Personally, I don't think that's a correct assumption."

Well, of course it isn't universally. But it's helpful to be able to scan
something and get prompted that you made something an excessively-specific
type for what is, at this time, no apparent reason.

One generic reason to use a specific type (heh) is to avoid resolving the
interface on every use. But in general there's still a lot of code written
that takes a concrete type but just needs a Reader/Writer/etc.

"But I would worry that someone would add this to, say, a git hook as way to
enforce this assumption."

I suspect anyone using this is not likely to be tempted that way. There's a
lot of linters/code analyzers for Go that are, like this, useful for feedback
but can't be trusted to that degree. See
[https://github.com/alecthomas/gometalinter](https://github.com/alecthomas/gometalinter).
I've got a profile of a gometalinter setup that I've got some of my projects
hooked up to a pre-commit hook on [1], but only for selected hooks.
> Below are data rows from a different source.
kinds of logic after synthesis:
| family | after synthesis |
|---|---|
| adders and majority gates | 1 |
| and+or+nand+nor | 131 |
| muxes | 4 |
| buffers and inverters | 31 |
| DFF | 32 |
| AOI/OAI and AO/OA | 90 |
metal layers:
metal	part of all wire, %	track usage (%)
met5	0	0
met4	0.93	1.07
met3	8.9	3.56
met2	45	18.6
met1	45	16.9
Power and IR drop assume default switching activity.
`flow/design.v`:
```
`default_nettype none
`timescale 1ns / 1ns
module hollywood_unhash_core #(
    parameter R4 = 16'hFEB1,
    parameter R6 = 16'h9298
  )
  (
    input wire in_valid,
    input wire in_channel,
    input wire [15:0] in_data,
    output reg out_valid,
    output reg out_data,  
    input wire clk,
    input wire reset
  );
  reg [15:0] r4, r6;
  wire [15:0] swapped = {in_data[7:0], in_data[15:8]};
  wire [15:0] next_r4, preswap_next_r6, next_r6;
  assign next_r4 = r6 ^ swapped;
  assign preswap_next_r6 = r4 + swapped;
  assign next_r6 = {preswap_next_r6[7:0], preswap_next_r6[15:8]};
  always @(posedge clk or posedge reset) begin
    if (reset) begin
      r4 <= '0;
      r6 <= '0;
    end
    else begin
      if (in_valid) begin
        if (in_channel) begin
          r4 <= '0;
          r6 <= '0;
        end
        else begin
          r4 <= next_r4;
          r6 <= next_r6;
        end
      end
    end
  end
  always @(posedge clk or posedge reset) begin
    if (reset) begin
      out_valid <= '0;
    end
    else begin
      out_valid <= (r6 == R6) && (r4 == R4);
    end
  end
  always @(posedge clk or posedge reset) begin
    if (reset) begin
      out_data <= '0;
    end
    else begin
        out_data <= '0;
    end
  end
endmodule
`default_nettype wire
```
`flow/run.sh`:
```
#!/bin/bash
# OpenROAD 26Q1-2900-gdf79404cd8, Yosys 0.63+post, stock flow scripts
make -C /OpenROAD-flow-scripts/flow DESIGN_CONFIG=/design/flow/config.mk WORK_HOME=/design/flow/orfs finish
```
`flow/config.mk`:
```
export PLATFORM = sky130hd
export DESIGN_NAME = hollywood_unhash_core
export DESIGN_NICKNAME = hollywood_unhash_core
export VERILOG_FILES = /design/flow/design.v
export SDC_FILE = /design/flow/constraint.sdc
export NUM_CORES = 4
export LEC_CHECK = 1
export CORE_UTILIZATION = 30
```
`flow/constraint.sdc`:
```
current_design hollywood_unhash_core

set clk_period 5.9
set clk_io_pct 0.2

create_clock -name clk0 -period $clk_period [get_ports {clk}]

set non_clock_inputs [all_inputs -no_clocks]
set_input_delay [expr $clk_period * $clk_io_pct] -clock clk0 $non_clock_inputs
set_output_delay [expr $clk_period * $clk_io_pct] -clock clk0 [all_outputs]
```
==> impl_metrics.toml <==
# physical design summary
[power]
ir_worst_vdd_mv = 0.0832
power.leakage_nw = 1.16
power.total_w = 0.000744
powerDensity_nw_per_um2 = 282

[floorplanning]
row_count = 31
dieWidth_um = 89.2
fp_util_pct = 31.2
ios = 22
core_sq_um = 7290
die_y_um = 89.2
chipArea_sq_um = 7950

[logic_synthesis]
synth-main-ff-cell = "dfrtp_1"
area_leaders = "dfrtp_1, ha_1, a22o_1"
edf_count = 0
synth.ff_latch_count = 33
ys_seq_share_pct = 36.2
yosys_warnings = 1
netlist.area_leader.share_pct = 36.2
ys_types = 54
yosys_area_sq_um = 2280
yosysCellCount = 235
avgSynthCellArea_sq_um = 9.70
top_area_cell = "dfrtp_1"
synthCells = 235
syn_area_sq_um = 2280
async_flop_share_pct = 100

[timing]
final-max-slew-violation-count = 0
fin_tns_setup_ns = 0
final-setup-viol-count = 0
period_minus_slack_ns = 3.15
maxSlewHeadroom_pct = 64.8
rsz0062_at_grt = "false"
report.final.hold_viol_count = 0
fin_crit_sh_pct = 53.4
hold_slack_ns = 0.536
max_freq_mhz = 318
worst_slew_pin_slew_ns = 0.527
finalClockSkew_ns = 0.00490
fin_ws_ns = 2.75

[placed_design]
routabilityCongestion = 0.902
dp_hpwl_mm = 4.30
dp_slack_ns = 2.44
portBuffers = 20
dp.cells = 343

[clock_tree]
cts.sinks = 33
cts_tree = "built"
numCtsBuffers = 5
cts_hold_buf = 0
post_cts_buffers = 0
clockBufferDepth = 2
clk_latency_ns = 0.28
htree_levels = 2
cts.clk_slew.worst_paths_ns = 0.07
clock-root-buffer = "clkbuf_8"
cts.repair.resized = 0

[final_layout]
syn_to_final_growth_pct = 15.9
fin_cells = 351
final_cell_mix = "dfrtp_1, clkdlybuf4s50_1, a22o_1"
layout-drive-gt1-share_pct = 8.33
fillers = 761
mostFrequentLayoutCell = "dfrtp_1"

[flow_run]
log.warning_count = 25
cap_violations = 0

[routing]
drt_iter0_markers = 169
drt-total-wl_mm = 5.75
avgViaCountPerCell = 5.36
drc = 0
wire_per_inst_um = 16.4
n_antenna_cell = 0
dr.pass1.iters = 4
vias = 1882
drtAntennaViolNets = 0

[grt]
grt_overflow_total = 0
grt_pass1_vias = 1813
track_usage_pct = 15.8
grt_max_degree = 34
grt_pass1_wl_mm = 9.38
antenna_found_initial = 0

[setup_path]
critPathLaunchType = "input port"
timing.rr.end = "r6[0]"
crit_fanout = 4
reg2reg_slack_ns = 3.83
reg2reg_from = "r4[0]"
reg2reg_depth = 8
critical_path_arrival_ns = 3.32
crit_type = "in -> reg"
worstPathRequired_ns = 6.07
end_kind = "flip-flop"

[worst_hold_path]
holdCritStartpoint = "r6[9]"
hp-class = "reg -> reg"
hold_end = "r6[9]"
hold-path-cell-count = 1

[run_status]
status = "finished clean"
## worst max-delay path, cell delays in order
cell	delay [ns]
clkdlybuf4s50_1	0.50
ha_1	0.20
inv_1	0.06
fa_1	0.37
and2b_4	0.27
o2111ai_2	0.15
a21oi_2	0.22
o21ai_0	0.09
a32o_1	0.26
## worst max path at each step
| stage | to | cells after the start | start | slack (ns) |
|---|---|---|---|---|
| 4_1_cts | r6[0] | 9 | in_data[8] | 2.74 |
| 5_1_grt | r6[6] | 9 | in_data[8] | 2.58 |
| 6_report | r6[0] | 9 | in_data[8] | 2.75 |
## state kept, by name (all words and copies together) (netlist names)
name and cells:
out_valid 1, r6 16, r4 16
## report_power, final
part	switching (W)	internal [W]
combinational	0.000143	0.000125
sequential	0.0000453	0.000267
clock	0.0000824	0.0000817
total	0.000271	0.000473
## per-stage QoR
stage	util (%)	cell area, sq um
4_1_cts	36.2	2640
6_report	36.2	2640
2_1_floorplan	-	2280
3_5_place_dp	35.1	2560
5_1_grt	36.2	2640
3_3_place_gp	35.1	2560
## routing by layer
metal	routed length, um	vias to the layer above	GRT usage [%]	part of all wire, %
met4	89	0	2.74	1.5
met1	2640	915	23.9	46
li1	-	909	-	-
met2	2700	52	25.1	47
met3	318	6	2.25	5.5
met5	0	-	0	0
## synth_stat cells, types with 2 or more instances
master / count
nand2b_1: 2
nand3_1: 10
a211o_1: 4
buf_2: 8
nand2_1: 16
a211oi_1: 2
nor2_1: 6
nor4bb_1: 3
nor4_1: 3
a32o_1: 2
or3_1: 4
nor3_1: 3
a21oi_1: 7
dfrtp_1: 33
xor2_1: 16
o31ai_1: 3
o21bai_1: 2
o21ai_0: 4
a21oi_2: 5
o31a_1: 2
a21o_1: 5
nor2b_1: 2
a31oi_1: 2
a22o_1: 18
nand4_1: 6
and3_1: 3
inv_1: 10
ha_1: 15
o21a_1: 2
and2_1: 3
o22ai_1: 3
clkbuf_1: 3
xnor2_1: 7
## cell families after synthesis
logic type / synth area share (%)
AND-OR/OR-AND: 25.8
XOR/XNOR: 8.84
adder cells (fa/ha/maj): 9.12
buffers and inverters: 4.56
flip-flops: 36.2
other: 0.165
AND/OR/NAND/NOR: 15.3
## layout make-up
class	instances	area (sq um)	share of cell area [%]
multi-input cells	178	1350	51.2
flip-flops and latches	33	826	31.3
repair buffers	22	215	8.15
well taps	99	124	4.69
clock buffers	6	72.6	2.75
inverters	11	41.3	1.56
clock inverters	2	10.0	0.379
Things
supported in that package range from "really no good reason ever to have this
'linter' complain" to "I've hardly ever seen it emit a warning I agreed with"
(sorry, gocyclo, but along with my general distaste for cyclomatic complexity
being a useful metric, you're set too painfully low for me).

See also the other story on the HN front page as I write this:
[https://news.ycombinator.com/item?id=11396477](https://news.ycombinator.com/item?id=11396477)
You would not hook that to a precommit hook. You'd just run it every so often.

[1]: If you're interested in this yourself, basically I just wrapped the
metalinter behind a shell script, started committing, and whenever it
complains about something I don't like, I either hack out the specific warning
or the entire linter in question, depending. Best just to grow your own
profile. You may also find this trick amusing: In the pre-commit hook, I
actually have it chdir into the project root and run this:

    
    
        ./gml $(find -name lintclean -printf "%h ")
    

"gml" is the aforementioned shell script consisting basically of "gometalinter
$ALL_THE_EXCLUSIONS $*", and the find comand makes it so you drop a file named
"lintclean" in a package that you want to keep clean. The precommit hook then
only triggers on packages that you've "declared" to be sealed to be clean,
meaning you can develop freely without the linter screaming continuously.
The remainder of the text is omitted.